Christmas Edition – Lush

Ameri-speak: Lush


It’s true, people.  Sometimes the problem is not that Brits or Americans use different words, but sometimes it’s that they have the same words that mean different things.

The Christmas season is upon us which usually consists of office parties where you lovely single people are eyeing up the office hottie while the CEO has a bit too much to drink and gets handsy.  I’ll use both of these instances to explain the meaning of the word lush.

Brit-speak – Scenario #1:Ladies, you’ve got your Spanx on and have just applied your third coat of mascara.  And even though you won’t admit it, you are primping and preening for the office eye candy who you hope will notice you à la Love Actually and all because…he is lush, or in other words, extremely pleasing to look at, smell and be around, in general.

In this edition of Ta-may-toe, Ta-mah-toe Tom Ellis (Miranda)will represent the office hottie as he is The Native's celebrity doppelganger. Photo via:

But don’t worry marrieds, you don’t have to be looking for a new beau to use the word lush.  A meal could be lush.  A new pair of boots could be lush.  Your Euro-mullet could be lush ::ahem to people who are INSANE::  Lush is simply used to describe anything which, by experiencing, you find wonderfully gratifying.

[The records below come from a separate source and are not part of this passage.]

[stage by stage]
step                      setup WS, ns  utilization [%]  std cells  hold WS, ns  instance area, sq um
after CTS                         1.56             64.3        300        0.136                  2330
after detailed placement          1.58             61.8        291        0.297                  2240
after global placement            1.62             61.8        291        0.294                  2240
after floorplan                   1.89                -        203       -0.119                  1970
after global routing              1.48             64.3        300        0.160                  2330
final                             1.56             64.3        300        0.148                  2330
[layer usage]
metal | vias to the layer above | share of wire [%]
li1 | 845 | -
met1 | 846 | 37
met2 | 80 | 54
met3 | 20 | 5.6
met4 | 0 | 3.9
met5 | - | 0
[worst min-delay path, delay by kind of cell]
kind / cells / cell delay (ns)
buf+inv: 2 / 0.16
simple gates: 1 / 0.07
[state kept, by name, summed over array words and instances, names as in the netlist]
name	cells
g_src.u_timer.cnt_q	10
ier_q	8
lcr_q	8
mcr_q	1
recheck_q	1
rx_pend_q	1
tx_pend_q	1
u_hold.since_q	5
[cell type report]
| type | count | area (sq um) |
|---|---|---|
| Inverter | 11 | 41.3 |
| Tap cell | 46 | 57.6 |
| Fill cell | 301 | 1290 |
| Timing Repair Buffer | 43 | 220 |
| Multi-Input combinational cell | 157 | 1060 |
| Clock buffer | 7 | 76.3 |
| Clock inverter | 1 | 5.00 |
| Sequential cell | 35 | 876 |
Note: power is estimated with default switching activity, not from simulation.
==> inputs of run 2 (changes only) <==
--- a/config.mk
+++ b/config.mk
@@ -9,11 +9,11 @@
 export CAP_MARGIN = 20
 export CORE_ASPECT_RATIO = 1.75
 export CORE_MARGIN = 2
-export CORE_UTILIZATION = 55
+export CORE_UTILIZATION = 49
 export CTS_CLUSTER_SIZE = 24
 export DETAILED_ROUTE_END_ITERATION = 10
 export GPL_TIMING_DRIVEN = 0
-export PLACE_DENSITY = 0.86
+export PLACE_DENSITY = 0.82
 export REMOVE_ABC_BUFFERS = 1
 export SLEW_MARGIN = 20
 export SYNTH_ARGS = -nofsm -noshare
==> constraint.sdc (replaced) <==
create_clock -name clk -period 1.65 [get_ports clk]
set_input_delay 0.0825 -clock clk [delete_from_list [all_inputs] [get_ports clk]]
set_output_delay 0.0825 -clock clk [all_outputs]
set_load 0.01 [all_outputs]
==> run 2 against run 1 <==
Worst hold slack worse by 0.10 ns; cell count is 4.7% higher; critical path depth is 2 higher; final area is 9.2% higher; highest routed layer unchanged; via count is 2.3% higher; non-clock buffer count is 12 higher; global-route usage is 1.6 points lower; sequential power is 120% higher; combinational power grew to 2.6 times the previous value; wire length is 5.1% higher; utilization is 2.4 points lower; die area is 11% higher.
<file path="src/rtl/wdg_pkg.sv">
package wdg_pkg;

  localparam int unsigned WIN_W = 2;

  typedef enum logic [WIN_W-1:0] {
    WIN_HALF     = 2'd0,
    WIN_3QUARTER = 2'd1,
    WIN_FULL     = 2'd2,
    WIN_FULL_ALT = 2'd3
  } win_mode_e;

  // period length in ticks for a given length code
  function automatic logic [31:0] period_ticks(int unsigned base_exp, int unsigned code);
    return 32'd1 << (base_exp + code);
  endfunction

  // first count value at which a restart is legal
  function automatic logic [31:0] window_start(logic [31:0] period, win_mode_e mode);
    case (mode)
      WIN_HALF:     return period >> 1;
      WIN_3QUARTER: return period >> 2;
      default:      return 32'd0;
    endcase
  endfunction

endpackage

</file>
<file path="src/rtl/wdg_cfg_decode.sv">
module wdg_cfg_decode
  import wdg_pkg::*;
#(
  parameter int unsigned BASE_EXP = 10,
  parameter int unsigned SEL_W    = 3,
  parameter int unsigned CNT_W    = BASE_EXP + (1 << SEL_W)
) (
  input  logic [SEL_W-1:0] ovf_sel,
  input  logic [WIN_W-1:0] win_sel,
  output logic [CNT_W-1:0] period,
  output logic [CNT_W-1:0] open_from,
  output logic             bad_combo
);

  win_mode_e   eff_mode;
  logic [31:0] period_w;
  logic [31:0] open_w;

  always_comb begin
    bad_combo = (ovf_sel == '0) && (win_sel == WIN_W'(WIN_HALF));
    eff_mode  = bad_combo ? WIN_FULL : win_mode_e'(win_sel);
    period_w  = period_ticks(BASE_EXP, 32'(ovf_sel));
    open_w    = window_start(period_w, eff_mode);
    period    = CNT_W'(period_w);
    open_from = CNT_W'(open_w);
  end

endmodule

</file>
<file path="src/rtl/wdg_run_ctrl.sv">
module wdg_run_ctrl (
  input  logic tick,
  input  logic osc_locked,
  input  logic halt_req,
  input  logic stop_req,
  input  logic osc_stop_req,
  output logic frozen,
  output logic run
);

  always_comb begin
    frozen = !osc_locked && (halt_req || stop_req || osc_stop_req);
    run    = tick && !frozen;
  end

endmodule

</file>
<file path="src/rtl/wdg_counter.sv">
module wdg_counter #(
  parameter int unsigned CNT_W = 18
) (
  input  logic             clk,
  input  logic             rst_n,
  input  logic             run,
  input  logic             clear,
  input  logic [CNT_W-1:0] period,
  input  logic [CNT_W-1:0] open_from,
  output logic [CNT_W-1:0] count,
  output logic             last_tick,
  output logic             win_open
);

  always_ff @(posedge clk) begin
    if (!rst_n)      count <= '0;
    else if (clear)  count <= '0;
    else if (run)    count <= count + 1'b1;
  end

  always_comb begin
    last_tick = (count == period - 1'b1);
    win_open  = (count >= open_from);
  end

endmodule

</file>
<file path="src/rtl/wdg_restart_gate.sv">
module wdg_restart_gate #(
  parameter int unsigned DATA_W = 8,
  parameter logic [DATA_W-1:0] KEY = 8'hAC
) (
  input  logic              wr_en,
  input  logic [DATA_W-1:0] wr_data,
  input  logic              win_open,
  output logic              key_ok,
  output logic              key_bad
);

  logic data_match;

  always_comb begin
    data_match = (wr_data == KEY);
    key_ok     = wr_en && data_match && win_open;
    key_bad    = wr_en && !key_ok;
  end

endmodule

</file>
<file path="src/rtl/slow_window_watchdog.sv">
module slow_window_watchdog #(
  parameter int unsigned BASE_EXP = 10,
  parameter int unsigned SEL_W    = 3,
  parameter int unsigned DATA_W   = 8,
  parameter logic [DATA_W-1:0] KEY = 8'hAC
) (
  input  logic              clk,
  input  logic              rst_n,
  input  logic              slow_tick,
  input  logic [SEL_W-1:0]  opt_ovf_sel,
  input  logic [1:0]        opt_win_sel,
  input  logic              opt_osc_locked,
  input  logic              halt_req,
  input  logic              stop_req,
  input  logic              osc_stop_req,
  input  logic              wr_en,
  input  logic [DATA_W-1:0] wr_data,
  output logic              wdt_reset,
  output logic              cfg_error
);

  localparam int unsigned CNT_W = BASE_EXP + (1 << SEL_W);

  logic [CNT_W-1:0] period;
  logic [CNT_W-1:0] open_from;
  logic [CNT_W-1:0] count;
  logic             bad_combo;
  logic             frozen;
  logic             cnt_run;
  logic             last_tick;
  logic             win_open;
  logic             key_ok;
  logic             key_bad;
  logic             ovf_evt;
  logic             fault_evt;
  logic             cnt_clear;

  // observation wires for the bound checker
  logic [31:0]      obs_count;
  logic [31:0]      obs_period;

  wdg_cfg_decode #(.BASE_EXP(BASE_EXP), .SEL_W(SEL_W), .CNT_W(CNT_W)) u_cfg (
    .ovf_sel   (opt_ovf_sel),
    .win_sel   (opt_win_sel),
    .period    (period),
    .open_from (open_from),
    .bad_combo (bad_combo)
  );

  wdg_run_ctrl u_run (
    .tick         (slow_tick),
    .osc_locked   (opt_osc_locked),
    .halt_req     (halt_req),
    .stop_req     (stop_req),
    .osc_stop_req (osc_stop_req),
    .frozen       (frozen),
    .run          (cnt_run)
  );

  wdg_restart_gate #(.DATA_W(DATA_W), .KEY(KEY)) u_gate (
    .wr_en    (wr_en),
    .wr_data  (wr_data),
    .win_open (win_open),
    .key_ok   (key_ok),
    .key_bad  (key_bad)
  );

  wdg_counter #(.CNT_W(CNT_W)) u_cnt (
    .clk       (clk),
    .rst_n     (rst_n),
    .run       (cnt_run),
    .clear     (cnt_clear),
    .period    (period),
    .open_from (open_from),
    .count     (count),
    .last_tick (last_tick),
    .win_open  (win_open)
  );

  always_comb begin
    ovf_evt    = cnt_run && last_tick && !key_ok;
    fault_evt  = key_bad || ovf_evt;
    cnt_clear  = wr_en || ovf_evt;
    obs_count  = 32'(count);
    obs_period = 32'(period);
    cfg_error  = bad_combo;
  end

  always_ff @(posedge clk) begin
    if (!rst_n) wdt_reset <= 1'b0;
    else        wdt_reset <= fault_evt;
  end

endmodule

</file>
<file path="config.mk">
export PLATFORM = sky130hd
export DESIGN_NAME = slow_window_watchdog
export DESIGN_NICKNAME = d
export VERILOG_FILES = /design/src/rtl/wdg_pkg.sv /design/src/rtl/wdg_cfg_decode.sv /design/src/rtl/wdg_run_ctrl.sv /design/src/rtl/wdg_counter.sv /design/src/rtl/wdg_restart_gate.sv /design/src/rtl/slow_window_watchdog.sv
export SDC_FILE = /design/constraint.sdc
export NUM_CORES = 1
export LEC_CHECK = 0
export BUFFER_PORTS_ARGS = -buffer_cell sky130_fd_sc_hd__buf_2
export CORE_AREA = 5 5 87 89
export DETAILED_ROUTE_END_ITERATION = 10
export DIE_AREA = 0 0 92 94
export SYNTH_ARGS = -nofsm -noshare
export SYNTH_HDL_FRONTEND = slang
export SYNTH_HIERARCHICAL = 1
export SYNTH_SLANG_ARGS = --single-unit
</file>
<file path="constraint.sdc">
create_clock -name clk -period 11.2 [get_ports clk]
set_clock_uncertainty 0.05 [all_clocks]
set_input_delay 1.12 -clock clk [delete_from_list [all_inputs] [get_ports clk]]
set_output_delay 1.12 -clock clk [all_outputs]
set_load 0.05 [all_outputs]
</file>
# Word-level counts from Yosys, hierarchy flattened
# Cells that the tools add are included.
# word_totals
register_bits	19
inputBits	21
out_inout_bits	2
# classes
n_addsub	3
n_lt_le_gt_ge	1
eq_ne	3
n_shift	1
mux	2
n_bitwise	1
reduce_logical	19
# ops
cell	n
$pmux 18 s2	1
$shl 1x5->20 const A	1
$add 18x1->18 const B	1
$eq 18x18->1	1
$ge 18x18->1	1
$sub 18x1->18 const B	1
$eq 8x8->1 const B	1
$logic_and 1x1->1	8
$add 4x3->5 const A	1
$logic_not 2->1	2
$logic_or 1x1->1	4
$logic_not 1->1	3
$logic_not 3->1	1
$eq 2x1->1 const B	1
$mux 2	1
$reduce_or 2->1	1
$not 1->1	1

# Longest topological paths before layout
# depth
depth_word	11
ltp_mapped	20
mapped_depth_nobuf	17

# Hierarchy
# Netlist, hierarchy kept.
# modules_own_cells
module	instances	cells_each	area_each_um2	seq_area_each_um2
wdg_counter	1	227	1786.7	360.3
wdg_cfg_decode	1	68	429.2	0.0
slow_window_watchdog	1	6	50.0	20.0
wdg_restart_gate	1	5	46.3	0.0
wdg_run_ctrl	1	3	21.3	0.0

# Worst setup path after synthesis
# OpenSTA, ideal clock, no wires.
# synth_path
kind	input port to flip-flop
startpoint	input opt_ovf_sel[1]
endpoint	register u_cnt.count[0]
setup_ns	0.128
arrival_ns	4.474
path_slack_ns	6.549
path_stages	20
path_buffers	3
cell_sequence	ha_1 clkbuf_1 or2b_1 nor3_1 and3b_1 inv_1 ha_1 a21o_1 a21o_1 a21oi_1 o21ai_0 a21oi_1 a21oi_1 and4b_1 and4_1 o21bai_1 nand2b_1 clkbuf_1 clkbuf_1 nor2_1
# synth_rtl
item	line	rtl
start, declared	slow_window_watchdog.sv:10	input logic [SEL_W-1:0] opt_ovf_sel,
$add 4x3->5	wdg_pkg.sv:14	return 32'd1 << (base_exp + code);
$shl 1x5->20	wdg_pkg.sv:14	
net period[8]	slow_window_watchdog.sv:24	logic [CNT_W-1:0] period;
$pmux 18 s2	wdg_pkg.sv:19	case (mode)
net open_from[6]	slow_window_watchdog.sv:25	logic [CNT_W-1:0] open_from;
$ge 18x18->1	wdg_counter.sv:23	win_open = (count >= open_from);
net win_open	slow_window_watchdog.sv:31	logic win_open;
$logic_and 1x1->1	wdg_restart_gate.sv:16	key_ok = wr_en && data_match && win_open;
net key_ok	slow_window_watchdog.sv:32	logic key_ok;
$logic_not 1->1	slow_window_watchdog.sv:81	ovf_evt = cnt_run && last_tick && !key_ok;
$logic_and 1x1->1	slow_window_watchdog.sv:81	
$logic_or 1x1->1	slow_window_watchdog.sv:83	cnt_clear = wr_en || ovf_evt;
net cnt_clear	slow_window_watchdog.sv:36	logic cnt_clear;
$reduce_or 2->1 (no line)	n/a	
end signal, assigned	wdg_counter.sv:18	else if (run) count <= count + 1'b1;
end, declared	wdg_counter.sv:10	output logic [CNT_W-1:0] count,
# The timed path passes the listed nets, and every way through them passes these cells.
# A chain may end at the register's enable or synchronous reset.

# Final worst setup path
# layout_path
startpoint	input opt_ovf_sel[1]
endpoint	register u_cnt.count[8]
# layout_between
elab_chain_len	11
# layout_lines
item	line
branches (longest 4 deep; another with $add 4x3->5)	n/a
$pmux 18 s2 (*)	wdg_pkg.sv:19
net open_from[14]	slow_window_watchdog.sv:25
$ge 18x18->1 (*)	wdg_counter.sv:23
net win_open	slow_window_watchdog.sv:31
$logic_and 1x1->1 (*)	wdg_restart_gate.sv:16
net key_ok	slow_window_watchdog.sv:32
$logic_not 1->1 (*)	slow_window_watchdog.sv:81
$logic_and 1x1->1 (*)	slow_window_watchdog.sv:81
$logic_or 1x1->1 (*)	slow_window_watchdog.sv:83
net cnt_clear	slow_window_watchdog.sv:36
$reduce_or 2->1 (no line) (*)	n/a
# Mark *: on every way through the listed nets, which the timed path passes.

==> results_dict.tcl <==
set metrics [dict create \
    crit_slowest_cell "sky130_fd_sc_hd__or4b_4" \
    design_power_total_mw 0.157 \
    final_hold_violating_endpoints 0 \
    cts_tree "built" \
    routabilityCongestion 0.843 \
    first_global_vias 2024 \
    globalRoute.totalOverflow 0 \
    dpl.cell_count 400 \
    regArea_um2 380 \
    sw_frac_of_total_pct 30.7 \
    final_cell_count_no_fill 404 \
    multi_input_area_um2 1760 \
    critical_path.top_delay_family "simple AND/OR/NAND/NOR gates" \
    yosysWarnings 6 \
    worst_path_most_repeated_cell "sky130_fd_sc_hd__a21oi_1" \
    antenna_cells 0 \
    rows 30 \
    total_neg_setup_slack_ns 0 \
    cp_max_fo 18 \
    ctsResizeCount 0 \
    power.share.clock_pct 30.1 \
    final_layout_size_suffix_gt1_share_pct 12.0 \
    clkTransAtPathRegs_ns 0.07 \
    clock_path_buffers 2 \
    setup.worst_path.start_class "input port" \
    die_height_um 94 \
    timing.final.max_slew_violations 0 \
    path_type_of_the_worst_min_delay_path "flop to flop" \
    wire_length_of_the_first_global_routing_pass_um 9250 \
    fp.dieW_um 92 \
    worst-endpoint-arrival_ns 5.00 \
    netlist_instances 308 \
    gr-usage-all-layers_pct 12.9 \
    switching_power_mw 0.0481 \
    cts_hold_buf 0 \
    drt_first_pass_iters 4 \
    vias 2119 \
    post_synth.cell_area_avg_um2 7.56 \
    irDropWorstVdd_mv 0.0604 \
    crit_path_max_incr_delay_ns 0.53 \
    synthesis.area_um2 2330 \
    grt_antenna_before_repair 0 \
    timing.final.crit_period_ns 4.87 \
    critPathBufInv 2 \
    grt_max_degree 19 \
    timing.hold.ws_ns 0.532 \
    final_net_count 367 \
    port_buffers 22 \
    number_of_levels_the_h_tree_was_split_into 1 \
    number_of_buffers_created_by_cts 3 \
    max_slew.worst_pin.slew_ns 0.684 \
    remaining_drc_errors 0 \
    critPathKind "input port to flop" \
    maxCapViolCount 0 \
    max_clock_freq_mhz 205 \
    floorplan.core_area_um2 6680 \
    clock_sinks 19 \
    power_frac_comb_pct 26.3 \
    slew-limit-headroom_pct 54.0 \
    setup_viol 0 \
    status "completed" \
    setup.worst_path.end_class "flop" \
    cts_root_buf "sky130_fd_sc_hd__clkbuf_8" \
    sequentialPowerShare_pct 43.6 \
    cts.repair_timing.setup_buffer_count 0 \
    vias_per_cell 5.25 \
    ios 23 \
    p_leak_nw 0.990 \
    worst-endpoint-required_ns 11.33 \
    start_util_pct 34.9 \
    hpwlAfterDp_um 4320 \
    n_fill_cell 718 \
    area.growth.synth_to_final_pct 6.87 \
    wl_per_cell_um 13.4 \
    drt_first_iter_violations 109 \
    power_density_nw_per_um2 63.0 \
    path_cells "buf_2, ha_1, nand3b_4, or4b_4, a211oi_2, inv_1, ha_1, nand2_1, nor2_1, nand4_1, o211ai_1, a21oi_1, a21oi_1, and4b_1, and4_1, o21bai_1, nand2b_1, a21oi_1" \
    totalWireLength_um 5420 \
    cellInternalPower_mw 0.109 \
    clock_latency_ns 0.25 \
    final.period_utilization_pct 43.5 \
    die-area_um2 8650 \
    rsz0062_at_grt "false" \
    detail-route-antenna-nets 0 \
]
path summary, 6_finish.rpt:
kind / start / to / slack [ns] / cells past startpoint
worst max register to register: u_cnt/count[3]$_SDFFE_PP0P_ / u_cnt/count[17]$_SDFFE_PP0P_ / 8.05 / 12
worst min-delay path: u_cnt/count[8]$_SDFFE_PP0P_ / u_cnt/count[8]$_SDFFE_PP0P_ / 0.53 / 2
worst max-delay path: opt_ovf_sel[1] / u_cnt/count[8]$_SDFFE_PP0P_ / 6.33 / 18
worst min register to register: u_cnt/count[8]$_SDFFE_PP0P_ / u_cnt/count[8]$_SDFFE_PP0P_ / 0.53 / 2
area by class of cell:
cell class	instances	share of cell area (%)
inverter	26	3.92
sequential	19	15.3
tap	80	4.02
clock buffer	3	1.66
timing repair buffer	22	4.42
clock inverter	1	0.201
multi-input combinational	253	70.5
through the flow:
stage	util, %	setup slack (ns)	cell area, um^2
2_1_floorplan	-	6.55	2380
3_3_place_gp	36.6	6.05	2440
3_5_place_dp	36.6	6.04	2440
4_1_cts	37.3	6.30	2490
5_1_grt	37.3	5.97	2490
6_report	37.3	6.33	2490
worst reg2reg max path, stage by stage (launching register included):
cell,delay (ns)
sky130_fd_sc_hd__dfxtp_1,0.44
sky130_fd_sc_hd__ha_1,0.29
sky130_fd_sc_hd__a21o_1,0.18
sky130_fd_sc_hd__a21o_1,0.18
sky130_fd_sc_hd__a221oi_1,0.32
sky130_fd_sc_hd__o21ai_0,0.15
sky130_fd_sc_hd__a21oi_1,0.16
sky130_fd_sc_hd__a21oi_1,0.06
sky130_fd_sc_hd__and4b_1,0.22
sky130_fd_sc_hd__and4_1,0.21
sky130_fd_sc_hd__o21bai_1,0.12
sky130_fd_sc_hd__nand2b_1,0.53
sky130_fd_sc_hd__nor2_1,0.12
power by group through the flow:
stage          combinational [mW]  clock, mW  sequential (mW)
4_1_cts                    0.0402     0.0492           0.0684
2_1_floorplan              0.0335          0           0.0703
3_3_place_gp               0.0400          0           0.0700
3_5_place_dp               0.0401          0           0.0700
5_1_grt                    0.0459     0.0512           0.0684
6_report                   0.0412     0.0472           0.0684
state kept, by name, summed over array words and instances, names as in the netlist:
register and count:
u_cnt/count 18, wdt_reset 1
placed cells by master (no fill, tap or decap), types with 3 or more instances in the layout:
| cell | count |
|---|---|
| sky130_fd_sc_hd__a211oi_1 | 4 |
| sky130_fd_sc_hd__nand3_1 | 7 |
| sky130_fd_sc_hd__clkbuf_8 | 3 |
| sky130_fd_sc_hd__inv_1 | 26 |
| sky130_fd_sc_hd__a21o_1 | 7 |
| sky130_fd_sc_hd__xor2_1 | 19 |
| sky130_fd_sc_hd__a21oi_1 | 5 |
| sky130_fd_sc_hd__xnor2_1 | 23 |
| sky130_fd_sc_hd__nand2_1 | 17 |
| sky130_fd_sc_hd__buf_2 | 22 |
| sky130_fd_sc_hd__nand2b_1 | 4 |
| sky130_fd_sc_hd__nor2b_1 | 3 |
| sky130_fd_sc_hd__nor2_1 | 37 |
| sky130_fd_sc_hd__nor4_1 | 9 |
| sky130_fd_sc_hd__o21ai_0 | 6 |
| sky130_fd_sc_hd__dfxtp_1 | 19 |
| sky130_fd_sc_hd__and4_1 | 3 |
| sky130_fd_sc_hd__ha_1 | 21 |
| sky130_fd_sc_hd__conb_1 | 14 |
| sky130_fd_sc_hd__nand4_1 | 12 |
| sky130_fd_sc_hd__nor3_1 | 16 |
routing by layer:
layer	vias up	share of wire, %	global-route usage [%]
li1	1102	-	-
met1	974	50	17.9
met2	37	46	21.4
met3	6	2.9	0.881
met4	0	1.1	3.96
met5	-	0	0
(Power assumes the default switching activity.)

Lush is also a store which, shock of all shocks, started in the West Country and prides itself on producing handmade cosmetics.  You will know a Lush shop is nearby because the overpowering smells spilling into the streets from their bath bombs can be tracked from a mile away.

 Ameri-speak – Scenario #2: The CEO is a bit of tool and everyone knows it, but the Christmas party just proves it in an environment where his tooly-ness can be videoed and put on Youtube.  After his 6th glass of wine, he starts dad dancing to Tom Jones and grabbing the bums of female co-workers, and occasionally the men who have smaller frames.  The thing is this happens every year.  Actually, it happens at any work/social occasion.  Come to think of it, he always has a 10am glass of scotch.  That’s right, your CEO is a lush.  He drinks too much and gets sloppy.  Would you get a hold of yourself, man, and stop writhing around to “I’m Too Sexy.”

Disclaimer: In order to avoid getting dooced, I’d like to say that these are general scenarios and in no way reflect my personal experience of CEOs or office hotties.


4 thoughts on “Christmas Edition – Lush

  1. Alasdair

    Although I have little experience of the west country and much else down the toe-end of the land, the only place I’ve discovered lush to be used with any commonality as adjective like you’ve described has been Newcastle and the north east. In Liverpool it seems interchangeable with ‘boss’. That said, Lush remains the best place to get a Christmas present for a girl.